#### Exercise details:
Your answer must be every line of the data that contains "total".

** Data provided follows **

<file path="/design/flow/config.mk">
export PLATFORM = sky130hd
export DESIGN_NAME = carry_lookahead_adder
export DESIGN_NICKNAME = carry_lookahead_adder
export VERILOG_FILES = /design/flow/design.v
export SDC_FILE = /design/flow/constraint.sdc
export NUM_CORES = 4
export LEC_CHECK = 1
export CORE_AREA = 10 10 82 82
export DIE_AREA = 0 0 92 92
</file>
<file path="/design/flow/constraint.sdc">
current_design carry_lookahead_adder

set clk_period 8.2
set clk_io_pct 0.2

create_clock -name clk0 -period $clk_period

set non_clock_inputs [all_inputs -no_clocks]
set_input_delay [expr $clk_period * $clk_io_pct] -clock clk0 $non_clock_inputs
set_output_delay [expr $clk_period * $clk_io_pct] -clock clk0 [all_outputs]
</file>
<file path="/design/flow/design.v">
`timescale 1ns / 1ps
module R4ABM2p16( x,y,p);
input [15:0] x,y;
output [31:0] p;
wire [7:0] sign_factor;
wire [16:0] p1;
assign sign_factor[0] = y[1] & y[0];
genvar i;
generate
	for ( i = 0; i < 16; i = i+1 )
		begin : pp_first 
		booth_R4ABM2 pp_pr(x[i],y[1],p1[i]);
		end
endgenerate
booth last_pp0(x[15],x[15],y[1],y[0],1'b0,p1[16]);
wire [16:0] p2;
assign sign_factor[1] = y[3] & (y[2] ^ y[1]);
genvar i1;
generate
	for ( i1 = 0; i1 < 14; i1 = i1+1 )
		begin : pp_second 
		booth_R4ABM2 pp_pr(x[i1],y[3],p2[i1]);
		end
endgenerate
genvar i10;
generate
	for ( i10 = 14; i10 < 16; i10 = i10+1 )
		begin : pp_second_exact 
		booth pp_pr(x[i10],x[i10-1],y[3],y[2],y[1],p2[i10]);
		end
endgenerate
booth last_pp1(x[15],x[15],y[3],y[2],y[1],p2[16]);
wire [16:0] p3;
assign sign_factor[2] = y[5] & (y[4] ^ y[3]);
genvar i2;
generate
	for ( i2 = 0; i2 < 12; i2 = i2+1 )
		begin : pp_third 
		booth_R4ABM2 pp_pr(x[i2],y[5],p3[i2]);
		end
endgenerate
genvar j21;
generate
	for ( j21 = 12; j21 < 16; j21 = j21+1 )
		begin : pp_third_exact 
		booth pp_pr(x[j21],x[j21-1],y[5],y[4],y[3],p3[j21]);
		end
endgenerate
booth last_pp2(x[15],x[15],y[5],y[4],y[3],p3[16]);
wire [16:0] p4;
assign sign_factor[3] = y[7] & (y[6] ^ y[5]);
genvar i3;
generate
	for ( i3 = 0; i3 < 10; i3 = i3+1 )
		begin : pp_fourth 
		booth_R4ABM2 pp_pr(x[i3],y[7],p4[i3]);
		end
endgenerate
genvar j3;
generate
	for ( j3 = 10; j3 < 16; j3 = j3+1 )
		begin : pp_fourth_exact 
		booth pp_pr(x[j3],x[j3-1],y[7],y[6],y[5],p4[j3]);
		end
endgenerate
booth last_pp3(x[15],x[15],y[7],y[6],y[5],p4[16]);
wire [16:0] p5;
assign sign_factor[4] = y[9] & (y[8] ^ y[7]);
genvar i4;
generate
	for ( i4 = 0; i4 < 8; i4 = i4+1 )
		begin : pp_fifth 
		booth_R4ABM2 pp_pr(x[i4],y[9],p5[i4]);
		end
endgenerate
genvar j4;
generate
	for ( j4 = 8; j4 < 16; j4 = j4+1 )
		begin : pp_fifth_exact 
		booth pp_pr(x[j4],x[j4-1],y[9],y[8],y[7],p5[j4]);
		end
endgenerate
booth last_pp4(x[15],x[15],y[9],y[8],y[7],p5[16]);
wire [16:0] p6;
assign sign_factor[5] = y[11] & (y[10] ^ y[9]);
genvar i5;
generate
	for ( i5 = 0; i5 < 6; i5 = i5+1 )
		begin : pp_sixt
		booth_R4ABM2 pp_pr(x[i5],y[11],p6[i5]);
		end
endgenerate
genvar j5;
generate
	for ( j5 = 6; j5 < 16; j5 = j5+1 )
		begin : pp_sixt_exact 
		booth pp_pr(x[j5],x[j5-1],y[11],y[10],y[9],p6[j5]);
		end
endgenerate
booth last_pp5(x[15],x[15],y[11],y[10],y[9],p6[16]);
wire [16:0] p7;
assign sign_factor[6] = y[13] & (y[12] ^ y[11]);
genvar i6;
generate
	for ( i6 = 0; i6 < 4; i6 = i6+1 )
		begin : pp_seven
		booth_R4ABM2 pp_pr(x[i6],y[13],p7[i6]);
		end
endgenerate
genvar j6;
generate
	for ( j6 = 4; j6 < 16; j6 = j6+1 )
		begin : pp_seven_exact 
		booth pp_pr(x[j6],x[j6-1],y[13],y[12],y[11],p7[j6]);
		end
endgenerate
booth last_pp6(x[15],x[15],y[13],y[12],y[11],p7[16]);
wire [16:0] p8;
assign sign_factor[7] = y[15] & (y[14] ^ y[13]);
genvar i7;
generate
	for ( i7 = 0; i7 < 2; i7 = i7+1 )
		begin : pp_eight
		booth_R4ABM2 pp_pr(x[i7],y[15],p8[i7]);
		end
endgenerate
genvar j7;
generate
	for ( j7 = 2; j7 < 16; j7 = j7+1 )
		begin : pp_eight_exact 
		booth pp_pr(x[j7],x[j7-1],y[15],y[14],y[13],p8[j7]);
		end
endgenerate
booth last_pp7(x[15],x[15],y[15],y[14],y[13],p8[16]);
wire [7:0] E_MSB;
wire E_MSB0_neg;
not xn1(E_MSB[0],p1[16]);
not xn2(E_MSB[1],p2[16]);
not xn3(E_MSB[2],p3[16]);
not xn4(E_MSB[3],p4[16]);
not xn5(E_MSB[4],p5[16]);
not xn6(E_MSB[5],p6[16]);
not xn7(E_MSB[6],p7[16]);
not xn8(E_MSB[7],p8[16]);
not n1(E_MSB0_neg,E_MSB[0]);
wire [16:0] sum00_FA;
wire [16:0] carry00_FA;
wire [2:0] sum00_HA;
wire [2:0] carry00_HA;
wire [2:0] tmp001_HA;
wire [2:0] tmp002_HA;
assign tmp001_HA = {1'b1,p1[3],p1[0]};
assign tmp002_HA = {p3[16],p2[1],sign_factor[0]};
genvar i000;
generate
	for (i000 = 0; i000 < 3; i000 = i000 + 1)
		begin : pp_had000
		HAd pp_had(tmp001_HA[i000],tmp002_HA[i000],carry00_HA[i000],sum00_HA[i000]);
		end
endgenerate
wire [16:0] tmp001_FA;
wire [16:0] tmp002_FA;
wire [16:0] tmp003_FA;
assign tmp001_FA = {E_MSB[0],E_MSB0_neg,E_MSB0_neg, p1[16:4],p1[2]};
assign tmp002_FA = {E_MSB[1],p2[16:2],p2[0]};
assign tmp003_FA = {p3[16:0],sign_factor[1]};
genvar i001;
generate
	for (i001 = 0; i001 < 17; i001 = i001 + 1)
		begin : pp_fad00
		FAd pp_fad(tmp001_FA[i001],tmp002_FA[i001], tmp003_FA[i001], carry00_FA[i001],sum00_FA[i001]);
		end
endgenerate
wire [15:0] sum01_FA;
wire [15:0] carry01_FA;
wire [3:0] sum01_HA;
wire [3:0] carry01_HA;
wire [3:0] tmp011_HA;
wire [3:0] tmp012_HA;
assign tmp011_HA = {1'b1,E_MSB[4],p4[3],p4[0]};
assign tmp012_HA = {p6[16:15],p5[1],sign_factor[3]};
genvar i010;
generate
	for (i010 = 0; i010 < 4; i010 = i010 + 1)
		begin : pp_had01
		HAd pp_had(tmp011_HA[i010],tmp012_HA[i010],carry01_HA[i010],sum01_HA[i010]);
		end
endgenerate
wire [15:0] tmp011_FA;
wire [15:0] tmp012_FA;
wire [15:0] tmp013_FA;
assign tmp011_FA = {1'b1,E_MSB[3],p4[16:4],p4[2]};
assign tmp012_FA = {p5[16:2],p5[0]};
assign tmp013_FA = {p6[14:0],sign_factor[4]};
genvar i011;
generate
	for (i011 = 0; i011 < 16; i011 = i011 + 1)
		begin : pp_fad01
		FAd pp_fad(tmp011_FA[i011],tmp012_FA[i011], tmp013_FA[i011], carry01_FA[i011],sum01_FA[i011]);
		end
endgenerate
wire  sum02_FA;
wire  carry02_FA;
wire [16:0] sum02_HA;
wire [16:0] carry02_HA;
FAd f020(p7[2],p8[0],sign_factor[7],carry02_FA,sum02_FA);
wire [16:0] tmp021_HA;
wire [16:0] tmp022_HA;
assign tmp021_HA = {1'b1,E_MSB[6],p7[16:3],p7[0]};
assign tmp022_HA = {p8[16:1],sign_factor[6]};
genvar i020;
generate
	for (i020 = 0; i020  < 17; i020  = i020  + 1)
		begin : pp_had02
		HAd pp_had(tmp021_HA[i020],tmp022_HA[i020],carry02_HA[i020],sum02_HA[i020]);
		end
endgenerate
wire [16:0] sum10_FA;
wire [16:0] carry10_FA;
wire [3:0] sum10_HA;
wire [3:0] carry10_HA;
HAd h100(p1[1],carry00_HA[0],carry10_HA[0],sum10_HA[0]);
HAd h101(sum00_HA[1],carry00_FA[0],carry10_HA[1],sum10_HA[1]);
HAd h102(sum00_FA[2],carry00_FA[1],carry10_HA[2],sum10_HA[2]);
HAd h103(1'b1,sum01_FA[13],carry10_HA[3],sum10_HA[3]);
wire[16:0] tmp100;
wire[16:0] tmp101;
wire[16:0] tmp102;
assign tmp100 = { E_MSB[2],sum00_HA[2],sum00_FA[16:3],sum00_FA[1]};
assign tmp101 = {carry00_HA[2],carry00_FA[16:2],carry00_HA[1]};
assign tmp102 = {sum01_FA[12:1],sum01_HA[1],sum01_FA[0],p4[1],sum01_HA[0],sign_factor[2]};
genvar i11;
generate
	for(i11 = 0; i11 < 17; i11 = i11 +1 )
		begin : pp_fad10
		FAd pp_fad(tmp100[i11],tmp101[i11],tmp102[i11],carry10_FA[i11],sum10_FA[i11]);
		end
endgenerate
wire [13:0] sum11_FA;
wire [13:0] carry11_FA;
wire [6:0] sum11_HA;
wire [6:0] carry11_HA;   
wire[6:0] tmp100_HA;
wire[6:0] tmp101_HA;
assign tmp100_HA = {E_MSB[7],sum02_HA[16:14],carry01_FA[4],carry01_FA[2],carry01_HA[1]};
assign tmp101_HA = {carry02_HA[16:13],sum02_FA,sum02_HA[0],sign_factor[5]};
genvar i12;
generate
	for(i12 = 0; i12 < 7; i12 = i12 +1 )
		begin : pp_had11
		HAd pp_had(tmp100_HA[i12],tmp101_HA[i12],carry11_HA[i12],sum11_HA[i12]);
		end
endgenerate
wire[13:0] tmp110_FA;
wire[13:0] tmp111_FA;
wire[13:0] tmp112_FA;
assign tmp110_FA = {carry01_HA[3:2],carry01_FA[15:5],carry01_FA[3]};
assign tmp111_FA = {sum02_HA[13:1],p7[1]};
assign tmp112_FA = {carry02_HA[12:1],carry02_FA,carry02_HA[0]};
genvar i13;
generate
	for(i13 = 0; i13 < 14; i13 = i13 +1 )
		begin : pp_fad12
		FAd pp_fad(tmp110_FA[i13],tmp111_FA[i13],tmp112_FA[i13],carry11_FA[i13],sum11_FA[i13]);
		end
endgenerate
wire [20:0] sum20_FA;
wire [20:0] carry20_FA;
wire [7:0] sum20_HA;
wire [7:0] carry20_HA; 
wire[7:0] tmp200_HA;
wire[7:0] tmp201_HA;
assign tmp200_HA = {sum11_HA[6:4],sum10_FA[3],sum10_FA[1],sum10_HA[2],sum10_FA[0],sum00_FA[0]};
assign tmp201_HA = {carry11_HA[5:3],carry10_FA[2],carry10_HA[2],carry10_FA[0],carry10_HA[1],carry10_HA[0]};
genvar i20;
generate
	for(i20 = 0; i20 < 8; i20 = i20 +1 )
		begin : pp_had20 
		HAd pp_had(tmp200_HA[i20],tmp201_HA[i20],carry20_HA[i20],sum20_HA[i20]);
		end
endgenerate
wire[20:0] tmp200_FA;
wire[20:0] tmp201_FA;
wire[20:0] tmp202_FA;
assign tmp200_FA = {1'b1,E_MSB[5],sum01_HA[3:2],sum01_FA[15:14],sum10_HA[3],sum10_FA[16:4],sum10_FA[2]};
assign tmp201_FA = {sum11_HA[3],sum11_FA[13:10],carry10_HA[3],carry10_FA[16:3],carry10_FA[1]};
assign tmp202_FA = {carry11_FA[13:9],sum11_FA[9:1],sum11_HA[2],sum11_FA[0],sum11_HA[1],carry01_FA[1],sum11_HA[0],carry01_FA[0],carry01_HA[0]};
genvar i21;
generate
	for(i21 = 0; i21 < 21; i21 = i21 +1 )
		begin : pp_fad20
		FAd pp_fad(tmp200_FA[i21],tmp201_FA[i21],tmp202_FA[i21],carry20_FA[i21],sum20_FA[i21]);
		end
endgenerate
wire [11:0] sum30_FA;
wire [11:0] carry30_FA;
wire [16:0] sum30_HA;
wire [16:0] carry30_HA; 
wire[16:0] tmp300_HA;
wire[16:0] tmp301_HA;
assign tmp300_HA = {carry11_HA[6],sum20_HA[7:5] ,sum20_FA[20:16],sum20_FA[4],sum20_FA[2:1],sum20_HA[4],sum20_FA[0],sum20_HA[3:2],sum10_HA[1]};
assign tmp301_HA = {carry20_HA[7:5],carry20_FA[20:15],carry20_FA[3],carry20_FA[1],carry20_HA[4],carry20_FA[0],carry20_HA[3:0]};
genvar i30;
generate
	for(i30 = 0; i30 < 17; i30 = i30 +1 )
		begin : pp_had30
		HAd pp_had(tmp300_HA[i30],tmp301_HA[i30],carry30_HA[i30],sum30_HA[i30]);
		end
endgenerate
wire[11:0] tmp300_FA;
wire[11:0] tmp301_FA;
wire[11:0] tmp302_FA;
assign tmp300_FA = {sum20_FA[15:5],sum20_FA[3]};
assign tmp301_FA = {carry20_FA[14:4],carry20_FA[2]};
assign tmp302_FA = {carry11_FA[8:1],carry11_HA[2],carry11_FA[0],carry11_HA[1:0]};
genvar i31;
generate
	for(i31 = 0; i31 < 12; i31 = i31 +1 )
		begin : pp_fad31
		FAd pp_fad(tmp300_FA[i31],tmp301_FA[i31], tmp302_FA[i31], carry30_FA[i31],sum30_FA[i31]);
		end
endgenerate
wire [31:0] tmp_ADD1;
wire [31:0] tmp_ADD2;
assign tmp_ADD1 = {sum30_HA[15:8],sum30_FA[11:1],sum30_HA[7],sum30_FA[0],sum30_HA[6:1],sum20_HA[1],sum30_HA[0],sum20_HA[0],sum10_HA[0],sum00_HA[0]}; 
assign tmp_ADD2 = {carry30_HA[14:8],carry30_FA[11:1],carry30_HA[7],carry30_FA[0],carry30_HA[6:1],1'b0,carry30_HA[0],4'b0}; 
assign p = tmp_ADD1 + tmp_ADD2;
endmodule
module booth(a1,a0,b2,b1,b0,p);
	input a1,a0,b2,b1,b0;
	output p;
    wire [1:0] k;
    assign k[0] = (b1 ^ b0) & (b2 ^ a1);
    assign k[1] = (~(b1 ^ b0)) & (b2 ^ b1) & (b2 ^ a0);
    assign p = k[0] | k[1];
endmodule
module booth_R4ABM2(a0,b2,p);
	input a0,b2;
	output p;
    assign p = b2 ^ a0;
endmodule
module HAd(a,b,c,s);
	input a,b;
	output c,s;
	xor x1(s,a,b);
	and a1(c,a,b);
endmodule
module FAd(a,b,c,cy,sm);
	input a,b,c;
	output cy,sm;
	wire x,y,z;
	xor x1(x,a,b);
	xor x2(sm,x,c);
	and a1(y,a,b);
	and a2(z,x,c);
	or o1(cy,y,z);
endmodule
module FA(a,b,c,cy,sm);
	input a,b,c;
	output cy,sm;
	wire x,y,z;
	xor x1(x,a,b);
	xor x2(sm,x,c);
	and a1(y,a,b);
	and a2(z,x,c);
	or o1(cy,y,z);
endmodule
module carry_lookahead_adder
  #(parameter WIDTH = 16)
  (
   input [WIDTH-1:0] i_add1,
   input [WIDTH-1:0] i_add2,
   output [WIDTH:0]  o_result
   );
  wire [WIDTH:0]     w_C;
  wire [WIDTH-1:0]   w_G, w_P, w_SUM;
  genvar  ii;
  generate
    for (ii=0; ii<WIDTH; ii=ii+1) 
      begin
        FA full_adder_inst
            ( 
              .a(i_add1[ii]),
              .b(i_add2[ii]),
              .c(w_C[ii]),
              .sm(w_SUM[ii]),
              .cy()
              );
      end
  endgenerate
  genvar             jj;
  generate
    for (jj=0; jj<WIDTH; jj=jj+1) 
      begin
        assign w_G[jj]   = i_add1[jj] & i_add2[jj];
        assign w_P[jj]   = i_add1[jj] | i_add2[jj];
        assign w_C[jj+1] = w_G[jj] | (w_P[jj] & w_C[jj]);
      end
  endgenerate
  assign w_C[0] = 1'b0;  
  assign o_result = {w_C[WIDTH], w_SUM};    
endmodule  
</file>
<file path="/design/flow/run.sh">
#!/bin/bash
# OpenROAD 26Q1-2900-gdf79404cd8, Yosys 0.63+post, stock flow scripts
make -C /OpenROAD-flow-scripts/flow DESIGN_CONFIG=/design/flow/config.mk WORK_HOME=/design/flow/orfs finish
</file>
==> flow_metrics.py <==
# Flow results
metrics = {
    "outcome": {
        "status": "finished, violations left",
        "violations": "negative setup slack",
    },
    "min_path": {
        "worst_hold_path_type": "in -> out",
        "hp-start": "i_add1[0]",
    },
    "finish": {
        "n_clock_buffer": 0,
        "area_growth_pct": 108,
        "seqCellArea_um2": 0,
        "seq_cell_count": 0,
        "drive_gt1_share_pct": 35.7,
        "final_core_util_pct": 18.5,
        "fillers": 582,
    },
    "job": {
        "cap_violations": 0,
        "tool_warnings": 35,
    },
    "synth": {
        "adder_share_pct": 69.3,
        "ys_cells": 37,
        "common_cells": "buf_4, fa_1, inv_1",
        "synth_area_leader_cell": "fa_1",
        "ys_seq_share_pct": 0,
        "mux_share_pct": 0,
        "xor_share_pct": 0,
        "synth.distinct_cells": 4,
        "post_synth_ao_oa_area_fraction_pct": 0,
        "netlist_instances": 37,
        "top_cell_area_share_pct": 66.5,
        "syn_area_per_cell_um2": 12.2,
        "synth.most_common_cell": "buf_4",
        "simple_gate_area_share_pct": 0,
        "yosysChipArea_um2": 452,
        "syn_area_um2": 452,
        "synth_warnings": 0,
        "logic_family": "adder cells",
        "synthTopCellsByArea": "fa_1, buf_4, inv_1",
    },
    "floorplan": {
        "rows": 26,
        "core_um2": 5070,
        "fp.dieW_um": 92,
        "pin_count": 49,
        "initial_utilization_pct": 8.90,
        "die_h_um": 92,
        "chip_area_um2": 8460,
    },
    "final_timing": {
        "tightest_slew_ns": 0.122,
        "finalSetupTns_ns": -1.75,
        "rsz0062_at_grt": "yes",
        "hold_viol_final": 0,
        "slew_headroom_pct": 91.8,
        "fmax_mhz": 112,
        "setup_slack_ns": -0.738,
        "period_minus_slack_ns": 8.94,
        "finalCritPeriodShare_pct": 109,
        "setup_violations": 4,
        "drv_slew": 0,
    },
    "pwr": {
        "powerDensity_nw_per_um2": 66.3,
        "ir_worst_vdd_uv": 28.1,
        "p_leak_nw": 0.330,
    },
    "grt": {
        "grt_pass1_vias": 495,
        "grt_pass1_wl_um": 2480,
        "grt_max_degree": 2,
        "grt-ovfl-total": 0,
        "antenna_found_initial": 0,
        "grt_usage_pct": 3.68,
    },
    "detailed_routing": {
        "antenna_cells": 0,
        "drt_first_pass_iters": 1,
        "routed_wl_um": 1620,
        "vias_per_cell": 2.64,
        "drcViolationCount": 0,
        "wire_per_inst_um": 11.6,
        "drt-initial-drc-count": 0,
        "ant_nets": 0,
        "vias": 369,
    },
    "critical_path": {
        "critical_path_class": "in -> out",
        "critical_path_required_ns": 6.56,
        "crit_fanout": 1,
        "endpoint_kind": "primary output",
        "crit_start": "i_add1[0]",
        "cp-start-kind": "input pin",
        "arrival_ns": 7.30,
    },
    "placement": {
        "io_buffers": 49,
        "post-dp-hpwl_um": 1610,
        "gp_congestion": 0.744,
    },
}
-- power breakdown --
group	switching [mW]	leakage, nW	internal (mW)
logic	0.0178	0.330	0.0445
clock network	0	0	0
registers	0	0	0
total	0.0178	0.330	0.0445
-- metal layers --
| metal | track usage (%) | routed length [µm] | vias up | share of wire [%] |
|---|---|---|---|---|
| met5 | 0 | 0 | - | 0 |
| met4 | 0 | 0 | 0 | 0 |
| met3 | 4.70 | 505 | 0 | 31 |
| met2 | 4.59 | 509 | 49 | 31 |
| met1 | 4.04 | 604 | 163 | 37 |
| li1 | - | - | 157 | - |
-- timing repair --
item / CTS / global route
pin swaps: 16 / 16
hold buffers: 0 / 0
resized: 29 / 1
hold endpoints to repair: 0 / 0
buffers inserted: 0 / 0
endpoints found under the setup margin: 6 / 6
-- layout by cell type, fill, tap and decap left out --
cell type        netlist  layout
buf_2                  0       5
buf_6                  0       1
buf_8                  0       1
clkdlybuf4s15_1        0       1
clkdlybuf4s50_1        0      40
dlygate4sd2_1          0       1
fa_2                   0      15
ha_4                   0       1
inv_1                  5       3
inv_2                  0       2
-- metrics by stage --
stage	std cells	instance area [µm²]	worst slack, ns	power, mW	hold WS, ns
finish	140	940	-0.738	0.0623	3.93
global route	140	940	-0.885	0.0707	3.94
CTS	140	936	-1.05	0.0651	3.93
detailed placement	140	957	-1.43	0.0685	4.37
global placement	140	957	-1.41	0.0683	4.36
floorplan	37	499	-0.453	0.0323	3.39
-- critical path, cell delays in order --
cell	delay [ns]
buf_8	0.10
ha_4	0.15
fa_2	0.38
fa_2	0.35
fa_2	0.35
fa_2	0.35
fa_2	0.34
fa_2	0.34
fa_2	0.34
fa_2	0.34
inv_2	0.06
fa_2	0.18
inv_2	0.04
fa_2	0.33
fa_2	0.37
fa_2	0.35
fa_2	0.35
fa_2	0.35
fa_2	0.52
buf_2	0.09
-- layout make-up --
cell class	instances	area, µm²	share of cell area [%]
Multi-Input combinational cell	16	363	38.6
Timing Repair Buffer	49	470	50.1
Tap cell	70	87.6	9.32
Inverter	5	18.8	2.00
-- final timing paths --
check,endpoint,cells after the start
worst max-delay path,o_result[15],20
worst min-delay path,o_result[0],3
-- cells by family (layout without fill, tap and decap cells) --
logic type / after synthesis / count (layout)
adder cells (fa/ha/maj): 16 / 16
buffers and inverters: 21 / 54
Power figures rest on the tool's default switching activity, not on a simulated workload.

** End of Data provided **

#### Solution below:
        "grt-ovfl-total": 0,
total	0.0178	0.330	0.0445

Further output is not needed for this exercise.